Bu gün batı ülkelerinin birçoğunda bombus arıları evcil bir hayvanmış gibi tanınmakta ve ona önem verilmektedir. Doğa dostu, insan dostu olarak tanımlanmaktadır. Kanunlarla koruma altına alınmıştır. Okullarda ders kitaplarında okutulmaktadır. Buralarda bir ailenin evinin bahçesinde bir bombus arısı kovanı bulundurması, meyve ürününün miktarına ve kalitesine olumlu katkıda bulunacağı için doğal bir görüntü olmuştur. Aileler kedi köpek bakar gibi, çiçek bakar gibi evlerinin balkonunda, çatısında, bahçesinde bombus arıları bakmaktadırlar. Yani bombus arıları normal yaşamın bir parçası olmuş. Senede belli bir günü yöresel bombus günü olarak kutluyorlar. Bizdeki kiraz, karpuz festivalleri gibi... Bombus gününde insanlar gözlemlerini, deneyimlerini, bulgularını anlatıyorlar. Doğada kışlamış bombus anaları ilkbaharda nasıl yapay yuvalara çekilebilir ve doğal yollardan bahçede nasıl koloni oluşturulabilir onu anlatıyorlar. Böylece çeşitli etkinliklerle kamuoyu işin içine çekiliyor, aydınlatılıyor, bilinçlendiriliyor. Çeşitli İnternet sayfalarında sağlıklı ve pratik bir bombus kovanının nasıl yapılabileceği anlatılıyor. Kullanılan diğer malzemeler tanıtılıyor. İnternet sayfalarındaki forumlarda bakım ve üretimle ilgili sorunları tartışılıyor. Bombusları tanıtan çeşitli kitaplar yardımcı ders kitabı olarak kullanılıyor. Bombus arıları yasalarla koruma altına alınmış. Yuvalarının sökülmesi yasaklanmış. İlaçlardan zarar görmesi önlenmiş. Zaten insanlar onların ne kadar faydalı olduğunu bildikleri için onlara zarar vermek istemiyorlar. Onları gözleri gibi koruyorlar.
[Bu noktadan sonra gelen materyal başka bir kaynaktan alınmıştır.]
File: src/rtl/wb_stage_pkg.sv
// Shared writeback-stage types and defaults for the register-file write port arbiter.
package wb_stage_pkg;

  localparam int WB_DEPTH_DEF        = 2;
  localparam int WB_STARVE_LIMIT_DEF = 4;

  typedef struct packed {
    logic [31:0] wb_data;
    logic [4:0]  wb_rd;
    logic        wb_en;
  } wb_stage_out_t;

  // One buffered long-latency (mul/div) result waiting for the write port.
  typedef struct packed {
    logic [4:0]  rd;
    logic [31:0] data;
  } wb_res_entry_t;

endpackage

File: src/rtl/wb_res_fifo.sv
// In-order result buffer: registered count drives full/empty, no pass-through.
module wb_res_fifo
  import wb_stage_pkg::*;
#(
  parameter int DEPTH = WB_DEPTH_DEF
) (
  input  logic                  clk,
  input  logic                  rst,
  input  logic                  push,
  input  wb_res_entry_t         push_entry,
  input  logic                  pop,
  output logic                  full,
  output logic                  empty,
  output wb_res_entry_t         head,
  output logic [DEPTH-1:0]      occ,
  output logic [DEPTH-1:0][4:0] slot_rd
);

  localparam int AW = (DEPTH > 1) ? $clog2(DEPTH) : 1;
  localparam int CW = $clog2(DEPTH + 1);

  logic [AW-1:0] wr_ptr;
  logic [AW-1:0] rd_ptr;
  logic [CW-1:0] count;
  wb_res_entry_t mem [DEPTH];
  logic          do_push;
  logic          do_pop;

  assign full    = (count == CW'(DEPTH));
  assign empty   = (count == '0);
  assign do_push = push && !full;
  assign do_pop  = pop && !empty;
  assign head    = mem[rd_ptr];

  // Control state: pointers wrap naturally because DEPTH is a power of two.
  always_ff @(posedge clk) begin
    if (rst) begin
      wr_ptr <= '0;
      rd_ptr <= '0;
      count  <= '0;
      occ    <= '0;
    end else begin
      if (do_push) begin
        wr_ptr      <= wr_ptr + AW'(1);
        occ[wr_ptr] <= 1'b1;
      end
      if (do_pop) begin
        rd_ptr      <= rd_ptr + AW'(1);
        occ[rd_ptr] <= 1'b0;
      end
      case ({do_push, do_pop})
        2'b10:   count <= count + CW'(1);
        2'b01:   count <= count - CW'(1);
        default: count <= count;
      endcase
    end
  end

  // Entry storage carries no reset; validity is tracked by occ alone.
  always_ff @(posedge clk) begin
    if (do_push) mem[wr_ptr] <= push_entry;
  end

  // Expose each slot's destination so the owner can build a hazard mask.
  always_comb begin
    for (int i = 0; i < DEPTH; i++) slot_rd[i] = mem[i].rd;
  end

endmodule

File: src/rtl/wb_port_arbiter.sv
// Shares the single register-file write port between the pipeline and buffered mul/div results.
module wb_port_arbiter
  import wb_stage_pkg::*;
#(
  parameter int DEPTH        = WB_DEPTH_DEF,
  parameter int STARVE_LIMIT = WB_STARVE_LIMIT_DEF
) (
  input  logic          clk,
  input  logic          rst,
  input  wb_stage_out_t wb_in,
  input  logic          md_valid,
  input  logic [4:0]    md_rd,
  input  logic [31:0]   md_data,
  output logic          md_ready,
  output logic          rf_we,
  output logic [4:0]    rf_waddr,
  output logic [31:0]   rf_wdata,
  output logic          wb_hold,
  output logic [31:0]   pend_mask
);

  localparam logic [3:0] LIMIT = 4'(STARVE_LIMIT);

  logic                  fifo_full;
  logic                  fifo_empty;
  logic                  fifo_push;
  logic                  head_grant;
  logic                  pipe_eff;
  wb_res_entry_t         fifo_head;
  wb_res_entry_t         push_entry;
  logic [DEPTH-1:0]      occ;
  logic [DEPTH-1:0][4:0] slot_rd;
  logic [3:0]            starve_cnt;

  assign md_ready   = !fifo_full;
  // Results for x0 are handshaken but never stored.
  assign fifo_push  = md_valid && md_ready && (md_rd != 5'd0);
  assign push_entry = '{rd: md_rd, data: md_data};
  assign pipe_eff   = wb_in.wb_en && (wb_in.wb_rd != 5'd0);
  assign head_grant = !pipe_eff && !fifo_empty;
  assign wb_hold    = (starve_cnt == LIMIT);

  wb_res_fifo #(.DEPTH(DEPTH)) u_fifo (
    .clk        (clk),
    .rst        (rst),
    .push       (fifo_push),
    .push_entry (push_entry),
    .pop        (head_grant),
    .full       (fifo_full),
    .empty      (fifo_empty),
    .head       (fifo_head),
    .occ        (occ),
    .slot_rd    (slot_rd)
  );

  // Port mux: the pipeline always wins; the buffer head only fills idle slots.
  always_comb begin
    rf_we    = 1'b0;
    rf_waddr = 5'd0;
    rf_wdata = 32'd0;
    if (pipe_eff) begin
      rf_we    = 1'b1;
      rf_waddr = wb_in.wb_rd;
      rf_wdata = wb_in.wb_data;
    end else if (head_grant) begin
      rf_we    = 1'b1;
      rf_waddr = fifo_head.rd;
      rf_wdata = fifo_head.data;
    end
  end

  // Count consecutive cycles the waiting head lost the port, saturating at the limit.
  always_ff @(posedge clk) begin
    if (rst || fifo_empty || head_grant) begin
      starve_cnt <= 4'd0;
    end else if (starve_cnt != LIMIT) begin
      starve_cnt <= starve_cnt + 4'd1;
    end
  end

  // Hazard mask: one bit per destination still waiting in the buffer.
  always_comb begin
    pend_mask = 32'd0;
    for (int i = 0; i < DEPTH; i++) begin
      if (occ[i]) pend_mask[slot_rd[i]] = 1'b1;
    end
    pend_mask[0] = 1'b0;
  end

endmodule
File: config.mk
export PLATFORM = sky130hd
export DESIGN_NAME = wb_port_arbiter
export DESIGN_NICKNAME = d
export VERILOG_FILES = /design/src/rtl/wb_stage_pkg.sv /design/src/rtl/wb_res_fifo.sv /design/src/rtl/wb_port_arbiter.sv
export SDC_FILE = /design/constraint.sdc
export NUM_CORES = 1
export LEC_CHECK = 0
export CAP_MARGIN = 20
export CELL_PAD_IN_SITES_DETAIL_PLACEMENT = 0
export CELL_PAD_IN_SITES_GLOBAL_PLACEMENT = 1
export CORE_MARGIN = 2
export CORE_UTILIZATION = 36
export CTS_BUF_LIST = sky130_fd_sc_hd__clkbuf_4 sky130_fd_sc_hd__clkbuf_8
export CTS_CLUSTER_SIZE = 12
export DETAILED_ROUTE_END_ITERATION = 6
export GPL_TIMING_DRIVEN = 0
export HOLD_SLACK_MARGIN = 0.08
export PLACE_DENSITY = 0.88
export SLEW_MARGIN = 10
export SYNTH_ARGS = -nofsm -noshare
export SYNTH_HDL_FRONTEND = slang
export SYNTH_HIERARCHICAL = 1
export SYNTH_SLANG_ARGS = --single-unit
File: constraint.sdc
create_clock -name clk -period 3.74 [get_ports clk]
set_clock_uncertainty 0.05 [all_clocks]
set_input_delay 1.122 -clock clk [delete_from_list [all_inputs] [get_ports clk]]
set_output_delay 1.122 -clock clk [all_outputs]
set_load 0.02 [all_outputs]
Yosys cells after proc, flatten, opt, wreduce, memory -nomap -nowiden
Memories as Yosys holds them, arrays and structs flattened. A register that Yosys moved wholly into a read port is not among the register bits.
Index checks and enable logic that the tools add are counted.
Widths: inputs -> output; s select.

operators by class
  muxes and demuxes = 24
  $add $sub $neg = 5
  bitwise logic cells = 4
  order comparisons = 8
  reduce and logical (&&, ||, !) cells = 19
  equality and inequality tests = 5

operators by type and width
  operator             count
  $mux 32              4
  $or 32x32->32        1
  $lt 5x6->1 const B   2
  $demux 1 s5          2
  $ge 5x1->1 const B   2
  $logic_and 1x1->1    10
  $mux 1               10
  $mux 5               2
  $reduce_bool 5->1    2
  $mux 2               3
  $add 4x1->4 const B  1
  $eq 2x2->1 const B   2
  $eq 4x3->1 const B   1
  $lt 1x2->1 const B   2
  $ne 4x3->1 const B   1
  $pmux 2 s2           1
  $logic_not 1->1      3
  $add 1x1->1 const B  2
  $add 2x1->2 const B  1
  $and 2x2->2          1
  $demux 1 s1          2
  $eq 2x1->1 const B   1
  $ge 1x1->1 const B   2
  $logic_not 2->1      1
  5 further kinds      6

storage, ports and cells
  logic and storage cells = 71
  memory bits (writable) = 74
  memories kept = 1
  input port bits = 78
  output and inout port bits = 72
  register bits = 10

memory list
  memory      depth  bits a word  rd ports  clocked after memory_dff  wr ports  line               source
  u_fifo.mem  2      37           3         1                         1         wb_res_fifo.sv:25  wb_res_entry_t mem [DEPTH];

Logic depth before layout (Yosys ltp)
Gate-level depths: netlist of run 1.

  depth in word-level cells = 9
  depth in mapped cells = 9
  depth with buffers taken out = 9

Cells and area by module
The synthesis of run 1 kept the hierarchy.

by module, submodules not included
  module           cells an instance  area each (um^2)  sequential area each (um^2)  times used
  wb_res_fifo      158                3037.9            2362.3                       1
  wb_port_arbiter  208                1313.8            80.1                         1

Least setup slack after synthesis of run 1
OpenSTA, ideal clock, no wires.

  path kind = in2out
  start = input wb_in[1] (netlist bit)
  end = output rf_wdata[22]
  required time = 2.568 ns
  stages on the path = 4
  buffers on the path = 1
  arrival = 2.605 ns
  setup slack = -0.037 ns
  path through = or4_4 > o21a_4 > buf_6 > o32ai_1

on the way
  longest elaborated chain between the ends = 6

RTL lines
  what                   line                   source
  start, declared        wb_port_arbiter.sv:10  input wb_stage_out_t wb_in,
  $reduce_bool 5->1 (*)  wb_port_arbiter.sv:39  assign pipe_eff = wb_in.wb_en && (wb_in.wb_rd != 5'd0);
  $logic_and 1x1->1 (*)  wb_port_arbiter.sv:39
  $logic_not 1->1        wb_port_arbiter.sv:40  assign head_grant = !pipe_eff && !fifo_empty;
  $logic_and 1x1->1      wb_port_arbiter.sv:40
  $mux 32                wb_port_arbiter.sv:65  end else if (head_grant) begin
  $mux 32 (*)            wb_port_arbiter.sv:61  if (pipe_eff) begin
  end, declared          wb_port_arbiter.sv:17  output logic [31:0] rf_wdata,

Mark *: on every way between the ends. The rest lies on a longest branch, timed or not.

Worst setup path in the final report of run 1
  start = input wb_in[4] (netlist bit)
  end = output rf_wdata[10]

Same word-level chain as after synthesis.

==> flow_metrics.env, run 1 <==
export IMPL_status="finished, violations left"
export IMPL_violations="setup timing"
export IMPL_synth_commonest_cells="74 x edfxtp_1, 41 x inv_1, 37 x mux2_2, 37 x nand2_1, 32 x o32ai_1"
export IMPL_initial_utilization=0.365
export IMPL_synth_top_area_share=0.511
export IMPL_avgViaCountPerCell=5.32
export IMPL_drc=0
export IMPL_htree_levels=3
export IMPL_num_vias=3657
export IMPL_synthArstFlopShare=0
export IMPL_yosysMostFrequentCell="edfxtp_1"
export IMPL_p_leak_nw=2.46
export IMPL_hold_class="reg -> reg"
export IMPL_clock_path_buffers=2
export IMPL_ys_types=37
export IMPL_first_pass_iters=4
export IMPL_ir_drop_mv=0.237
export IMPL_grt_usage=0.182
export IMPL_overflow=0
export IMPL_max_freq_ghz=0.257
export IMPL_wl_mm=12.5
export IMPL_synth_warnings=6
export IMPL_fillCellCount=983
export IMPL_stdcell_count=687
export IMPL_ys_ff_latch=85
export IMPL_layout_nets=616
export IMPL_power_density_nw_per_um2=489
export IMPL_total_power_mw=3.34
export IMPL_period_share=1.04
export IMPL_hold_viol=0
export IMPL_multiInputGateArea_sq_um=2000
export IMPL_syn2layout_area_growth_pct=56.9
export IMPL_worst_setup_path_start_kind="primary input"
export IMPL_tightestPinTransition_ns=0.948
export IMPL_cp_data_arrival_time_ns=2.72
export IMPL_final_max_slew_viol_count=0
export IMPL_worst_slack_ns=-0.149
export IMPL_dpl_instance_area_sq_um=6050
export IMPL_cts_sinks=85
export IMPL_synth_cells=366
export IMPL_diodes=0
export IMPL_dp_cells=662
export IMPL_ant_nets=0
export IMPL_maxSlewHeadroom=0.368
export IMPL_tritoncts="done"
export IMPL_num_rows=40
export IMPL_first_iter_violations=251
export IMPL_synth_seq_area_share=0.561
export IMPL_ys_flop_type="edfxtp_1"
export IMPL_crit_type="in -> out"
export IMPL_clk_pin_slew_ns=0.07
export IMPL_cts_buffers=9
export IMPL_die_x_um=114
export IMPL_grt_max_degree=38
export IMPL_regArea_sq_um=2440
export IMPL_layout_drive_gt1_share=0.320
export IMPL_core_area_sq_um=11900
export IMPL_fin_tns_setup_ns=-3.18
export IMPL_rsz0062_at_grt="yes"
export IMPL_synth_area_leaders="edfxtp_1 51%, mux2_2 9.6%, o32ai_1 6.4%"
export IMPL_cts_root_buf="clkbuf_8"
export IMPL_gp_congestion=0.856
export IMPL_setup_viol=31
export IMPL_clock_latency_ns=0.35
export IMPL_crit_path_max_fanout=5
export IMPL_cp_required_ns=2.57
export IMPL_io_buffers=148
export IMPL_detailed_place_hpwl_mm=8.62
export IMPL_antenna_found_initial=0
export IMPL_drt_wirelength_per_cell_um=18.2
export IMPL_grt_pass1_wl_mm=18.4
export IMPL_critPathCaptureType="primary output"
export IMPL_fin_area_sq_um=6830
export IMPL_post_route_min_period_ns=3.89
export IMPL_max_cap_viol_count=0
export IMPL_yosysTopAreaCell="edfxtp_1"
export IMPL_grt_pass1_vias=3700
export IMPL_syn_area_per_cell_sq_um=11.9
export IMPL_die_h_um=114
export IMPL_synth_edf_count=74
export IMPL_syn_nets=447
export IMPL_synth_cell_area_sq_um=4350
export IMPL_io_pins=150
export IMPL_post_route_util=0.573
export IMPL_dieArea_sq_um=13000
[power breakdown]
part	switching [mW]	total, mW	internal, mW	leakage [nW]
Clock	0.308	0.549	0.240	0.0843
Sequential	0.0589	1.28	1.22	0.780
Combinational	0.860	1.51	0.646	1.59
Total	1.23	3.34	2.11	2.46
[routing by layer]
layer,GRT usage,up-vias,part of all wire
li1,-,1732,-
met1,0.201,1777,0.40
met2,0.346,133,0.54
met3,0.0303,15,0.048
met4,0.0691,0,0.014
met5,0,-,0
[logic make-up (layout without fill, tap and decap cells)]
kind of cell,count (synthesis),in the layout,share of synthesized area
and+or+nand+nor,79,79,0.0952
DFF,85,85,0.561
muxes,39,39,0.100
adders and majority gates,3,3,0.00863
buffers and inverters,73,247,0.0796
AOI/OAI and AO/OA,81,81,0.144
other,1,1,0.000862
xor gates and xnor gates,5,5,0.0101
[metrics by stage]
step	hold slack, ns	setup WS [ns]
4_1_cts	0.450	-0.175
3_5_place_dp	0.440	-0.984
2_1_floorplan	0.406	-0.0369
6_report	0.447	-0.149
5_1_grt	0.492	-0.179
3_3_place_gp	0.422	-0.963
[final cells by class]
type | count | share of cell area
Clock buffer | 10 | 0.0192
Sequential cell | 85 | 0.358
Buffer | 31 | 0.0385
Tap cell | 147 | 0.0269
Clock inverter | 6 | 0.00440
Multi-Input combinational cell | 208 | 0.293
Timing Repair Buffer | 158 | 0.237
Inverter | 42 | 0.0231
[sequential cells by signal, indices dropped and copies added (netlist names), named ones only]
signal         flops
starve_cnt         4
u_fifo/occ         2
u_fifo/mem        74
u_fifo/count       2
u_fifo/rd_ptr      1
u_fifo/wr_ptr      1
[cells in the final DEF, fill, tap and decap left out, drive strengths merged, types with 2 or more instances in the layout]
cell and count:
mux2 37, nor4 3, xnor2 4, inv 42, or3 5, o21a 3, clkinv 5, nand3b 11
o32ai 32, dlygate4sd2 3, nand3 5, mux2i 2, dfxtp 11, clkdlybuf4s50 104, ha 3, nor2 9
edfxtp 74, buf 68, o22ai 31, or3b 6, nand2 37, clkbuf 23, o21ai 3, a21oi 3
a32o 5
[repair_timing]
item | in CTS | in global routing
resized for setup | 278 | 46
pin swaps | 8 | 3
gates cloned | 1 | 2
setup endpoints to repair | 38 | 33
buffers inserted | 5 | 1
hold buffers | 0 | 0
[final timing paths]
check             cells past startpoint  slack [ns]                     endpoint                         start
hold reg to reg                       2        0.45     u_fifo/occ[0]$_SDFF_PP0_    u_fifo/rd_ptr$_SDFFE_PP0P_
setup / recovery                      7       -0.15                 rf_wdata[10]                      wb_in[4]
hold / removal                        2        0.45     u_fifo/occ[0]$_SDFF_PP0_    u_fifo/rd_ptr$_SDFFE_PP0P_
setup reg to reg                      7        1.22  u_fifo/mem[0][14]$_DFFE_PP_  u_fifo/count[0]$_SDFFE_PP0P_
[critical path, cell delays in order]
cell and delay [ns]:
buf_6 0.09, or4_4 0.55, o21a_4 0.24, buf_12 0.14, buf_16 0.14, o32ai_2 0.24
buf_4 0.19
(Power assumes the default switching activity.)
==> run 2, diff against run 1 <==
--- a/constraint.sdc
+++ b/constraint.sdc
@@ -3,3 +3,3 @@
 set_input_delay 1.122 -clock clk [delete_from_list [all_inputs] [get_ports clk]]
 set_output_delay 1.122 -clock clk [all_outputs]
-set_load 0.02 [all_outputs]
+set_load 0.05 [all_outputs]
==> run 2 against run 1 <==
Effect of this change: the flow still finishes with violations (setup timing); core utilization increased by 3.2 points; sequential power is essentially flat; critical path depth shrank 1; clock power fell by 4.4%; via count grew 2.6%; combinational power rose by 28%; non-clock buffer count up 13; total power is 12% higher; routed wire length up 3.5%; cell area up 5.7%; clock-buffer cell count unchanged.
==> flow_metrics.env, run 2 (synthesized netlist as in run 1, its figures left out) <==
export IMPL_status="finished, violations left"
export IMPL_violations="setup timing"
export IMPL_fin_tns_setup_ns=-5.63
export IMPL_io_buffers=148
export IMPL_met3_length_um=717
export IMPL_cts_buffers=9
export IMPL_avgViaCountPerCell=5.38
export IMPL_regMostFlops="u_fifo/mem"
export IMPL_cp_required_ns=2.57
export IMPL_grt_pass1_wl_mm=19.9
export IMPL_grt_max_degree=23
export IMPL_htree_levels=3
export IMPL_largest_reg_flops=74
export IMPL_maxSlewHeadroom=0.267
export IMPL_worst_slack_ns=-0.212
export IMPL_layout_nets=629
export IMPL_final_max_slew_viol_count=0
export IMPL_crit_type="in -> out"
export IMPL_fin_area_sq_um=7210
export IMPL_first_pass_iters=4
export IMPL_diodes=0
export IMPL_wl_mm=12.9
export IMPL_dpl_instance_area_sq_um=6310
export IMPL_gp_congestion=0.846
export IMPL_crit_slowest_cell="clkdlybuf4s50_1"
export IMPL_stdcell_count=698
export IMPL_layout_common_cells="98 x clkdlybuf4s50_1, 74 x edfxtp_1, 40 x inv_1"
export IMPL_antenna_found_initial=0
export IMPL_cp_data_arrival_time_ns=2.78
export IMPL_die_h_um=114
export IMPL_core_area_sq_um=11900
export IMPL_ir_drop_mv=0.307
export IMPL_dp_cells=663
export IMPL_detailed_place_hpwl_mm=9.14
export IMPL_power_density_nw_per_um2=519
export IMPL_ant_nets=0
export IMPL_grt_pass1_vias=3957
export IMPL_clock_latency_ns=0.34
export IMPL_drt_wirelength_per_cell_um=18.5
export IMPL_overflow=0
export IMPL_num_vias=3753
export IMPL_hold_class="reg -> reg"
export IMPL_crit_path_max_fanout=5
export IMPL_dpl_worst_slack_ns=-1.28
export IMPL_rsz0062_at_grt="yes"
export IMPL_layout_drive_gt1_share=0.341
export IMPL_final_common_cell="clkdlybuf4s50_1"
export IMPL_met2_length_mm=7.01
export IMPL_initial_utilization=0.365
export IMPL_tightestPinTransition_ns=1.10
export IMPL_grt_usage=0.199
export IMPL_crit_path_max_incr_delay_ns=0.59
export IMPL_dieArea_sq_um=13000
export IMPL_cts_sinks=85
export IMPL_worstReg2RegStart="u_fifo/count[0]$_SDFFE_PP0P_"
export IMPL_hold_start="u_fifo/wr_ptr$_SDFFE_PP0N_"
export IMPL_syn2layout_area_growth_pct=65.8
export IMPL_drc=0
export IMPL_hold_viol=0
export IMPL_max_cap_viol_count=0
export IMPL_first_iter_violations=318
export IMPL_cts_root_buf="clkbuf_8"
export IMPL_die_x_um=114
export IMPL_io_pins=150
export IMPL_total_power_mw=3.74
export IMPL_startpoint="wb_in[5]"
export IMPL_largest_registers="u_fifo/mem: 74 flops, starve_cnt: 4 flops"
export IMPL_p_leak_nw=2.62
export IMPL_wl_met1_mm=4.98
export IMPL_clk_pin_slew_ns=0.07
export IMPL_crit_path_cell_trace="clkdlybuf4s50_1 > o21a_4 > buf_4 > buf_16 > o32ai_4 > buf_6"
export IMPL_setup_viol=32
export IMPL_routed_top_layer="met4"
export IMPL_tritoncts="done"
export IMPL_critPathCaptureType="primary output"
export IMPL_period_share=1.06
export IMPL_worst_setup_path_start_kind="primary input"
export IMPL_clock_path_buffers=2
export IMPL_post_route_min_period_ns=3.95
export IMPL_num_rows=40
export IMPL_max_freq_ghz=0.253
==> run 2: final cells by class <==
class	count	area (sq um)
Buffer	31	275
Clock buffer	10	131
Clock inverter	4	17.5
Fill cell	956	4700
Inverter	42	158
Multi-Input combinational cell	208	2170
Sequential cell	85	2440
Tap cell	147	184
Timing Repair Buffer	171	1840
==> run 2: path summary, 6_finish.rpt <==
| path | end | slack, ns | cells past startpoint |
|---|---|---|---|
| max | rf_wdata[2] | -0.21 | 6 |
| max reg2reg | u_fifo/count[1]$_SDFFE_PP0P_ | 1.16 | 7 |
| min reg2reg | u_fifo/wr_ptr$_SDFFE_PP0N_ | 0.47 | 2 |
| min | u_fifo/wr_ptr$_SDFFE_PP0N_ | 0.47 | 2 |
==> run 2: power by group <==
part / internal, mW / switching (mW) / total, mW
Combinational: 0.744 / 1.19 / 1.93
Clock: 0.235 / 0.291 / 0.525
Sequential: 1.22 / 0.0611 / 1.28
Total: 2.20 / 1.54 / 3.74
==> run 2: stage by stage <==
stage | hold WS [ns] | utilization
after floorplan | 0.406 | -
after global placement | 0.422 | 0.525
after detailed placement | 0.446 | 0.530
after CTS | 0.458 | 0.599
after global routing | 0.497 | 0.606
final | 0.470 | 0.606
==> run 2: routing by layer <==
layer | up-vias | GRT usage
met5 | - | 0
met3 | 19 | 0.0313
met1 | 1835 | 0.222
met4 | 0 | 0.0780
met2 | 133 | 0.376
li1 | 1766 | -
==> run 2: repair_timing <==
item | 4_1_cts | 5_1_grt
pin swaps | 4 | 5
buffers inserted | 13 | 4
hold buffers | 0 | 0
endpoints found under the setup margin | 45 | 36
gates cloned | 4 | 1
gates resized for setup | 338 | 11
==> run 2: critical path: cells and delay by family <==
kind | cells | cell delay [ns]
buffers and inverters | 4 | 1.09
AO/OA/AOI/OAI | 2 | 0.55
==> run 3, diff against run 2 <==
CORE_ASPECT_RATIO = 1.4   (was default)
==> run 3 against run 2 <==
Effect of this change: the run still ends with setup timing left; core utilization increased by 0.40 points; fmax decreased by 0.32%; critical path depth increased by 1; worst setup slack got worse by 0.013 ns; clock-buffer cell count decreased by 1; cell area decreased by 0.10%; total power increased by 3.8%; hold slack got worse by 0.019 ns; clock power increased by 23%; die area about the same; highest routed layer unchanged.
Ya bizde? 1997 yılında seralarda hormon yerine bombus arlarının kullanımı gündeme gelinceye kadar çoğumuz bombus arısının adını bile duymamıştık. Bu gün de daha duymayanımız çok. O günlerde bazılarımız doğadaki bombus arılarını yakalayıp batılılara satmış. Şimdi de muhtemelen o arılardan ürettikleri arıları batılılar bize satıyorlar. Çiftçilerimiz bilinçsiz bir şekilde zirai ilaçlarla onlara büyük zararlar veriyorlar muhtemelen. Bizim yaylada yayla evlerinin içine yuva yapan “alaca arıları” nasıl imha ettiklerini kaç kişinin ağzından duydum. Kontrolsüzce orman kesiminin doğada erozyon gibi bir sonucu olduğunu biliyoruz. Sanayi atıklarının sularımızı havamızı, doğamızı nasıl kirletip nelere sebep olduğunu da biliyoruz. İlaç kirliliğinin nelere neden olacağını tahmin etmek zor olmasa gerek. Bunlar gibi doğadaki olumsuz değişmeler bombus arılarına da zarar vermektedir. Bombus arılarının doğadaki önemini bilirsek, onların örtü altı dışında da doğaya önemli katkıları olduğunu, meyve ağaçlarımızın onlar olmadan meyve vermeyeceğini, yonca gibi yem bitkilerinin onlarsız tohum tutmayacağını ve buna benzer birçok bitkinin onlarsız olamayacağını bilirsek onların doğadaki önemini kavramış oluruz. Peki, bombus arılarının önemini kavrayabilmemiz için neler yapılabilir?

En azından batıda olduğu gibi yurdumuzda da bombusları tanıtıcı internet siteleri açılmalıdır. Tarımla ilgili sitelerde, tarım dergilerinde daha fazla ve nitelikli yayınlar yapılarak onlar tanıtılabilir. Arıcılık sitelerinde de konuya daha fazla yer verilebilir. Bombuslarla ilgili henüz bir kitap bile yoktur. Kitaplar yayınlanabilir. Bombus kovanları sadece seralarda kalmayıp; yaylalardaki elma bahçelerimize de konabilir. (Bu uygulama vardır ama yurdumuzda yaygın değildir.) Yurdumuzda yaygın olan koyu renkli toprak bombusu (Bombus Terestris) ile ilgili yerli üretimler yapılıp yaygınlaşması sağlanabilir. Her çiftçimiz kendi kullanacağı bombus arılarını kendisi üretebilir. En azından benim gönlümden böyle geçiyor. Önümüzdeki zaman içerisinde bunun gerçekleşeceğini ve yaygınlaşacağını umuyorum. Bombus arılarından kişisel fayda sağlayan insanlarımızın kendi yararları için bunları kısa zamanda gerçekleştireceklerini düşünüyorum.

Bu blog sitesinde, yukarıdaki düşünceler doğrultusunda batıdaki internet sitelerinde yayınlanan bazı yayınları, yurdumuzda bu konuda yapılmış bazı çalışmaları, denemeleri ve yayınları, kendi deneyimlerimi, bu konuya ilgi duyan ya da bombus arılarından kişisel faydalar sağlayan (çiftçi, tarımcı, arıcı… gibi) insanlarımızla paylaşmak istiyorum.